Generative design is a versatile optimization approach. Many conventional optimization methods tend to focus on broader strategies for part optimization. Generative-design algorithms, however, can be much more detailed, concentrating on specific features and applying knowledge of the mechanical attributes of those features derived from materials testing and partnerships with universities. While designs may be idealized, manufacturing occurs in the real world, where conditions may fluctuate. An effective generative-design algorithm incorporates this level of insight.
Generative design can produce an optimal design and specifications in software, subsequently distributing that design to multiple facilities equipped with compatible tooling. This allows smaller, geographically dispersed facilities to manufacture a wider array of parts. These facilities could be located close to where they are needed; a facility could produce aerospace components one day and then switch to another essential product the next day, reducing distribution and shipping expenses. This concept is increasingly significant in the automotive industry, for instance.
Flexible and reconfigurable processes and factory floors
AI can likewise be applied to enhance manufacturing processes and render them more adaptable and reconfigurable. The current demand can influence factory floor arrangements and generate processes for anticipated needs. Those models can then be utilized for comparative analysis. This evaluation will ascertain whether it is more advantageous to employ fewer large additive machines or a multitude of smaller ones, which may be less expensive and could be redirected to other projects if demand decreases. “What-if” analysis is a common use of AI.
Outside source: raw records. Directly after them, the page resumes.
Context: an optimization exercise on an open-source flow, tuned for small area. The choices shown serve that exercise and are no tape-out recipe. In this exercise RTL edits were held to simulation tests only and were not proved equivalent to the original. Power is estimated from default activity; no workload was simulated.

**flow/config.mk**
```make
export PLATFORM = sky130hd
export DESIGN_NAME = tms6100_core
export DESIGN_NICKNAME = tms6100_core
export VERILOG_FILES = /design/flow/design.v
export SDC_FILE = /design/flow/constraint.sdc
export NUM_CORES = 4
export LEC_CHECK = 0
export CAP_MARGIN = 20
export CORE_MARGIN = 2
export CORE_UTILIZATION = 40
export SLEW_MARGIN = 20
```
**flow/constraint.sdc**
```tcl
create_clock -name core_clock -period 12.0 [get_ports {clk}]
set_input_delay 2.4000 -clock core_clock [delete_from_list [all_inputs] [get_ports {clk}]]
set_output_delay 2.4000 -clock core_clock [all_outputs]
set_load 0.01 [all_outputs]
```
**flow/design.v**
```verilog
module tms6100_core (
    input  wire        clk,
    input  wire        rst,         
    input  wire        m0,
    input  wire        m1,
    input  wire        hclk,
    input  wire [3:0]  add,
    output wire        data_low,    
    input  wire        rise_ie,
    input  wire        fall_ie,
    input  wire        act_clr,
    output reg         act,
    input  wire        cfg_we,
    input  wire [5:0]  cfg_addr,
    input  wire [15:0] cfg_wdata,
    output wire [15:0] mem_addr,
    input  wire [7:0]  mem_rdata
);
    reg        bank_map  [0:15];
    reg [2:0]  bank_desc [0:15];
    reg [15:0] desc_base [0:7];
    reg [14:0] desc_win  [0:7];
    reg [14:0] desc_len  [0:7];
    always @(posedge clk) begin
        if (cfg_we) begin
            case (cfg_addr[5:3])
                3'b000, 3'b001: begin
                    bank_map[cfg_addr[3:0]]  <= cfg_wdata[3];
                    bank_desc[cfg_addr[3:0]] <= cfg_wdata[2:0];
                end
                3'b100: desc_base[cfg_addr[2:0]] <= cfg_wdata;
                3'b101: desc_win[cfg_addr[2:0]]  <= cfg_wdata[14:0];
                3'b110: desc_len[cfg_addr[2:0]]  <= cfg_wdata[14:0];
                default: ;
            endcase
        end
    end
    localparam [2:0] S_INIT  = 3'd0,
                     S_ADDR  = 3'd1,
                     S_DUMMY = 3'd2,
                     S_READY = 3'd3,
                     S_AOOB  = 3'd4;
    localparam [2:0] X_IDLE  = 3'd0,
                     X_FETCH = 3'd1,    
                     X_FDATA = 3'd2,    
                     X_IND0  = 3'd3,    
                     X_IND1  = 3'd4,    
                     X_IND2  = 3'd5;    
    reg [19:0] addr;
    reg [2:0]  nib_count;
    reg [2:0]  pstate;
    reg [7:0]  out_byte;
    reg [2:0]  bit_index;
    reg [2:0]  pending;       
    reg        out_en;
    reg        out_latch;
    reg [2:0]  xstate;
    reg [7:0]  ptr_lo;
    reg        m0_q, m1_q, hclk_q;
    wire m0_rise  = m0 & ~m0_q & rise_ie;
    wire m1_rise  = m1 & ~m1_q & rise_ie;
    wire hclk_fall = ~hclk & hclk_q & fall_ie;
    wire [3:0]  bank_a   = addr[17:14];
    wire [13:0] off_a    = addr[13:0];
    wire        map_a    = bank_map[bank_a];
    wire [2:0]  desc_a   = bank_desc[bank_a];
    wire        inwin_a  = {1'b0, off_a} < desc_win[desc_a];
    wire        pad_a    = {1'b0, off_a} >= desc_len[desc_a];
    wire        ok_a     = map_a & inwin_a;
    wire [7:0]  byte_a   = pad_a ? 8'h00 : mem_rdata;
    wire [15:0] phys_a   = desc_base[desc_a] + {2'b00, off_a};
    wire [19:0] addr_p1  = addr + 20'd1;
    wire [3:0]  bank_b   = addr_p1[17:14];
    wire [13:0] off_b    = addr_p1[13:0];
    wire        map_b    = bank_map[bank_b];
    wire [2:0]  desc_b   = bank_desc[bank_b];
    wire        inwin_b  = {1'b0, off_b} < desc_win[desc_b];
    wire        pad_b    = {1'b0, off_b} >= desc_len[desc_b];
    wire        ok_b     = map_b & inwin_b;
    wire [7:0]  byte_b   = pad_b ? 8'h00 : mem_rdata;
    wire [15:0] phys_b   = desc_base[desc_b] + {2'b00, off_b};
    wire [19:0] addr_nib = {add, addr[19:4]};
    wire        map_nib  = bank_map[addr_nib[17:14]];
    assign mem_addr = (xstate == X_IND1) ? phys_b : phys_a;
    assign data_low = out_en & ~out_latch;
    always @(posedge clk) begin
        m0_q   <= m0;
        m1_q   <= m1;
        hclk_q <= hclk;
        if (rst) begin
            addr      <= 20'd0;
            nib_count <= 3'd0;
            pstate    <= S_INIT;
            out_byte  <= 8'h00;
            bit_index <= 3'd0;
            pending   <= 3'b000;
            out_en    <= 1'b0;
            out_latch <= 1'b1;
            act       <= 1'b0;
            xstate    <= X_IDLE;
            ptr_lo    <= 8'h00;
        end else begin
            if (act_clr)
                act <= 1'b0;
            if (m1_rise) begin
                out_en     <= 1'b0;
                pending[0] <= 1'b1;
                act        <= 1'b1;
            end
            if (m0_rise) begin
                act <= 1'b1;
                case (pstate)
                    S_INIT, S_ADDR: begin
                        pstate    <= S_INIT;
                        nib_count <= 3'd0;
                        addr      <= 20'd0;
                        bit_index <= 3'd0;
                        out_en    <= 1'b0;
                    end
                    S_DUMMY: pending[1] <= 1'b1;
                    S_READY: begin
                        out_latch  <= out_byte[bit_index];
                        pending[2] <= 1'b1;
                    end
                    default: begin   
                        pending[2] <= 1'b1;
                        out_en     <= 1'b0;
                    end
                endcase
            end
            if (hclk_fall) begin
                pending <= 3'b000;
                case (pending)
                    3'b000: ;
                    3'b001: begin    
                        addr <= addr_nib;
                        if (nib_count == 3'd4) begin
                            nib_count <= 3'd0;
                            if (map_nib) begin
                                pstate <= S_DUMMY;
                            end else begin
                                pstate    <= S_AOOB;
                                bit_index <= 3'd0;
                                out_en    <= 1'b0;
                            end
                        end else begin
                            nib_count <= nib_count + 3'd1;
                            pstate    <= S_ADDR;
                        end
                    end
                    3'b010: xstate <= X_FETCH;       
                    3'b011: xstate <= X_IND0;        
                    3'b100: begin                    
                        if (bit_index == 3'd7) begin
                            addr   <= addr_p1;
                            xstate <= X_FETCH;
                        end else begin
                            bit_index <= bit_index + 3'd1;
                        end
                    end
                    default: begin                   
                        pstate    <= S_INIT;
                        nib_count <= 3'd0;
                        addr      <= 20'd0;
                        bit_index <= 3'd0;
                        out_en    <= 1'b0;
                    end
                endcase
            end
            case (xstate)
                X_FETCH: xstate <= X_FDATA;
                X_FDATA: begin
                    xstate    <= X_IDLE;
                    bit_index <= 3'd0;
                    if (ok_a) begin
                        out_byte <= byte_a;
                        pstate   <= S_READY;
                        out_en   <= 1'b1;
                    end else begin
                        pstate   <= S_AOOB;
                        out_en   <= 1'b0;
                    end
                end
                X_IND0: begin
                    if (map_a) begin
                        xstate <= X_IND1;
                    end else begin
                        xstate    <= X_IDLE;
                        pstate    <= S_INIT;
                        nib_count <= 3'd0;
                        addr      <= 20'd0;
                        bit_index <= 3'd0;
                        out_en    <= 1'b0;
                    end
                end
                X_IND1: begin
                    ptr_lo <= ok_a ? byte_a : 8'h00;
                    if (map_b) begin
                        xstate <= X_IND2;
                    end else begin
                        xstate    <= X_IDLE;
                        pstate    <= S_INIT;
                        nib_count <= 3'd0;
                        addr      <= 20'd0;
                        bit_index <= 3'd0;
                        out_en    <= 1'b0;
                    end
                end
                X_IND2: begin
                    addr   <= {addr[19:14], (ok_b ? byte_b[5:0] : 6'd0), ptr_lo};
                    xstate <= X_FETCH;
                end
                default: ;
            endcase
        end
    end
endmodule
```
**flow/run.sh**
```bash
#!/bin/bash
# synth_recipe.tcl (not shown) runs the flow's synth.tcl, then flattens the netlist and writes it again
# the make line also repeats each setting of config.mk as NAME=value (left out here)
make -C /OpenROAD-flow-scripts/flow DESIGN_CONFIG=/design/flow/config.mk WORK_HOME=/design/flow/orfs CLKGATE_MAP_FILE= SYNTH_SCRIPT=/design/flow/synth_recipe.tcl finish
```
==> run notes <==
==> synth_stat cells, drive strengths merged (8+ instances only) <==
master,number
nor2,121
o21ai,72
dfxtp,61
a211oi,35
clkbuf,66
and3,35
a21oi,65
nand2b,11
buf,65
edfxtp,432
nand3b,9
o21bai,8
ha,89
mux2i,113
xnor2,30
a31oi,31
nand3,171
a22oi,29
nand4,19
nor4,8
a21o,24
mux2,23
inv,29
o31ai,10
xor2,13
nand2,391
a32oi,10
nor2b,18
nor3,20
mux4,118
==> worst max-delay path: cells and delay by family, from the launching register on <==
family                     cells  cell delay (ps)
and+or+nand+nor                9             1870
buffers and inverters          1              580
AOI/OAI and AO/OA              7             1470
xor gates and xnor gates       2              490
adders and majority gates      2              670
muxes                          4             1400
DFF                            1              560
==> power by group <==
| part | leakage (nW) | total [W] | internal, W | switching (W) |
|---|---|---|---|---|
| clock | 0.908 | 0.00176 | 0.00104 | 0.000715 |
| sequential | 4.38 | 0.00189 | 0.00188 | 0.00000866 |
| combinational | 5.47 | 0.000158 | 0.0000549 | 0.000103 |
| total | 10.8 | 0.00380 | 0.00297 | 0.000826 |
==> through the flow <==
step           total power [W]  utilization (%)  worst slack [ps]
6_report              0.003799            45.65              1861
5_1_grt               0.003896            45.65              1192
4_1_cts               0.003823            45.64              1808
3_5_place_dp          0.002079            42.80              2521
3_3_place_gp          0.002075            42.79              2680
2_1_floorplan         0.001998                -              3879
==> kinds of logic after synthesis <==
kind of cell | Yosys count
flip-flops | 493
XOR/XNOR | 43
adder cells (fa/ha/maj) | 91
buffers and inverters | 160
AND/OR/NAND/NOR | 822
multiplexers | 254
AO/OA/AOI/OAI | 327
==> layout make-up <==
type	count	share of cell area, %
sequential	493	47.47
clock buffer	65	4.762
tap	864	3.615
multi-input combinational	1537	38.86
clock inverter	35	1.460
inverter	29	0.3640
timing repair buffer	116	3.465
==> worst max path at each step <==
| stage | from | end | depth (start not counted) |
|---|---|---|---|
| 2_1_floorplan | flop | mem_addr[14] | 22 |
| 3_3_place_gp | addr[1] | mem_addr[13] | 25 |
| 3_5_place_dp | addr[1] | mem_addr[13] | 25 |
| 4_1_cts | addr[1] | mem_addr[13] | 25 |
| 5_1_grt | addr[1] | mem_addr[13] | 25 |
| 6_report | addr[1] | mem_addr[13] | 25 |
==> registers in the layout, indices dropped and copies added, names as in the netlist, 3 cells and up, named ones only <==
register	cells
desc_base	128
desc_len	120
desc_win	120
bank_desc	48
addr	20
bank_map	16
out_byte	8
ptr_lo	8
bit_index	3
nib_count	3
pending	3
pstate	3
xstate	3
==> metal layers <==
metal  vias to the layer above  track usage [%]  wire length [um]
met1                      9536            32.23             33860
li1                       8427                -                 -
met2                       781            38.33             37760
met4                         2            8.238              2786
met5                         -                0                15
met3                       162            3.642              6118
==> impl_metrics.json <==
{
  "hold_viol": 0,
  "dp.cells": 3039,
  "rr_worst_depth": 26,
  "post_dp_cell_area_sq_um": 28040,
  "nFillCells": 5793,
  "die_x_um": 260.9,
  "grt_pass1_vias": 18520,
  "multiInputGateArea_sq_um": 11620,
  "yosys.area_share.simple_pct": 14.06,
  "core-area_sq_um": 65510,
  "r2r_start": "addr[1]",
  "period_share_pct": 84.49,
  "final_cell_mix": "edfxtp_1 (432), nand2_1 (390), nand3_1 (169), mux4_2 (116), nor2_1 (113)",
  "netlist_top_cells_area": "edfxtp_1 (49%), mux4_2 (10%), nand2_1 (5.5%)",
  "root_buffer": "clkbuf_16",
  "ir_drop_uv": 99.46,
  "synth_top_area_share_pct": 49.14,
  "antenna_found_initial": 1,
  "num_vias": 18910,
  "cpPeakStageDelay_ps": 700,
  "dieArea_sq_um": 68070,
  "ff2ff_setup_slack_ps": 4430,
  "cts.sinks": 493,
  "grt_pass1_wl_mm": 119.1,
  "io_pins": 61,
  "drc": 0,
  "relSlewSlack_pct": 19.92,
  "synthAdderAreaFrac_pct": 4.370,
  "cts_buffers": 54,
  "overflow": 0,
  "grt_use_total_pct": 23.58,
  "cpMaxStageDelayCell": "mux2_4",
  "synth-seq-area-share_pct": 53.76,
  "die_y_um": 260.9,
  "clock_path_buffers": 3,
  "hold_end": "out_byte[5]",
  "hold_buffers": 0,
  "cp_max_fo": 52,
  "cts_tree": "built",
  "p_leak_nw": 10.75,
  "holdPathStages": 2,
  "ctsHtreeMaxLevel": 2,
  "critPathCaptureType": "output port",
  "tightest_slew_ps": 1193,
  "diodes": 0,
  "synth_cells": 2190,
  "cts_resized": 0,
  "skew_ps": 27.60,
  "finalInstanceArea_sq_um": 29900,
  "ys_seq_elements": 493,
  "mostFrequentLayoutCell": "edfxtp_1",
  "outcome": "no timing/DRC/antenna violations",
  "nNetsFinal": 2365,
  "synth_compound_area_share_pct": 8.398,
  "setup_viol": 0,
  "num_rows": 94,
  "regToRegEndpoint": "addr[9]",
  "clk_pin_slew_ps": 70,
  "crit_arrival_ps": 7740,
  "gp_congestion": 0.9062,
  "fin_cells": 3139,
  "yosysWarnings": 1,
  "drv_slew": 0,
  "wl_per_cell_um": 25.66,
  "firstDrtPassIters": 7,
  "yosysUniqueCellTypes": 73,
  "rsz0062_at_grt": "no",
  "async_reset_ff_share_pct": 0,
  "ys.flop_type": "edfxtp_1",
  "power_density_nw_per_um2": 127.1,
  "crit_type": "reg -> out",
  "cp.required_ps": 9600,
  "cap_viol_max_count": 0,
  "area_growth_pct": 13.27,
  "synth_mux_area_share_pct": 15.35,
  "drt_iter0_markers": 2035,
  "worst_skew_pair.late_latency_ps": 650,
  "syn_nets": 2324,
  "whs_ps": 450.6,
  "initial_core_util_pct": 40.30,
  "synth_edf_count": 432,
  "wirelength_mm": 80.54,
  "drive_gt1_share_pct": 14.29,
  "port_buffers": 60,
  "post_cts_buffers": 0,
  "hold_start": "out_byte[5]",
  "hold_path_class": "reg -> reg",
  "start_kind": "flop",
  "critPathMostFrequentCell": "mux2i_1",
  "register_area_sq_um": 14190,
  "netlist_area_sq_um": 26400,
  "synth_top_family_by_area": "multiplexers",
  "fmax_mhz": 98.63,
  "synth_area_per_cell_sq_um": 12.05,
  "fin_tns_setup_ps": 0,
  "synth-xor-area-share_pct": 1.512,
  "postRouteAntennaNets": 0,
  "dp_hpwl_mm": 52.00,
  "vias_per_cell": 6.024,
  "grt_max_degree": 123,
  "period_minus_slack_ps": 10140,
  "yosysTopAreaCell": "edfxtp_1"
}

## re-timing with driven ports
Ports are ideal in the flow. The routed layout listed here was re-timed in OpenROAD. Step 1 (the two cells are an assumption about what drives the block):
set clk [get_ports {clk}]
set_driving_cell -lib_cell sky130_fd_sc_hd__clkbuf_16 $clk
set_driving_cell -lib_cell sky130_fd_sc_hd__buf_2 [delete_from_list [all_inputs] $clk]
Step 2 also shifts input and output timing later by t, the mid clock arrival at the registers, as if the neighbouring blocks saw the same clock. Slacks: no drivers / after step 1 / after step 2; pairs: no drivers / after step 1.
shift t [ns]: 0.691
slack for setup (ns): 1.861 / 1.796 / 2.487
worst slew at a driven data input, ns: 0.09
pins driven straight from the clock port: 1
After both steps this run still meets setup and hold. The setup slack of this run moves by -0.065 ns with the drivers and by +0.626 ns with both steps.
Models will be employed to enhance both shop floor configuration and process sequencing. For instance, thermal treatment on an additive part can occur directly from the 3D printer. The material might arrive pre-tempered, or it may need to go through a retempering process, requiring an additional heat cycle. Engineers could simulate various scenarios to assess the necessary equipment for the facility; subcontracting parts of the process to a nearby company might be a more practical approach.
These AI tools could alter the business rationale for determining whether a factory should specialize in a single process or diversify its offerings. The latter option would increase the factory’s resilience. In the case of aerospace, an industry facing a decline, it might be possible for its manufacturing operations to pivot towards producing medical components as well.
Manufacturing and AI: Uses and advantages
Design, process enhancement, machine wear reduction, and energy consumption optimization are all fields where AI will make an impact in manufacturing. This transition is already in motion.
Machines are becoming smarter and more interconnected, both with each other and with the supply chain and broader business automation. The ideal scenario would involve materials being input and parts being output, with sensors tracking every stage in the chain. While people maintain process control, they might not need to work directly in the environment. This allows essential manufacturing resources and personnel to concentrate on innovation—developing new methods for designing and producing components—rather than engaging in repetitive tasks that can be automated.
As with any significant change, there has been some resistance to the adoption of AI. The knowledge and expertise needed for AI can be costly and hard to find; many manufacturers lack these capabilities internally. They view themselves as proficient in specialized areas, so to support the investment for innovation or process improvements, they require comprehensive evidence and may be reluctant to expand their operations.
This makes the concept of a “factory in a box” appealing to businesses. More companies, especially small and medium-sized enterprises (SMEs), can confidently implement a packaged end-to-end process where the software integrates smoothly with the tools, utilizing sensors and analytics for improvement. Incorporating digital twin capabilities, where engineers can simulate new manufacturing processes, also reduces the risk in decision-making.
Predictive maintenance is another crucial area for AI in manufacturing. This enables engineers to outfit factory machines with pretrained AI models that encompass the accumulated knowledge of that equipment. Based on machinery data, these models can identify new patterns of cause and effect discovered on-site to avert potential issues.
AI can also play a role in quality inspection, a process that generates extensive data, making it naturally suited for machine learning. Take additive manufacturing as an example: a single build can generate as much as a terabyte of data concerning how the machine produced the part, the conditions on-site, and any problems identified during the build. This data volume surpasses human capacity for analysis, but AI systems can manage it effectively. What is applicable for additive tools can similarly extend to subtractive manufacturing, casting, injection molding, and various other manufacturing techniques.
When complementary technologies such as virtual reality (VR) and augmented reality (AR) are integrated, AI solutions will shorten design time and streamline assembly-line operations. Workers on the line have already been equipped with VR/AR systems that allow them to visualize the assembly process, providing visual cues to enhance the speed and accuracy of their tasks. An operator might use AR glasses that display diagrams detailing how to assemble the components. The system can monitor the work and provide feedback to the worker: You’ve tightened this bolt sufficiently, you haven’t tightened it enough, or you’ve not pulled the trigger.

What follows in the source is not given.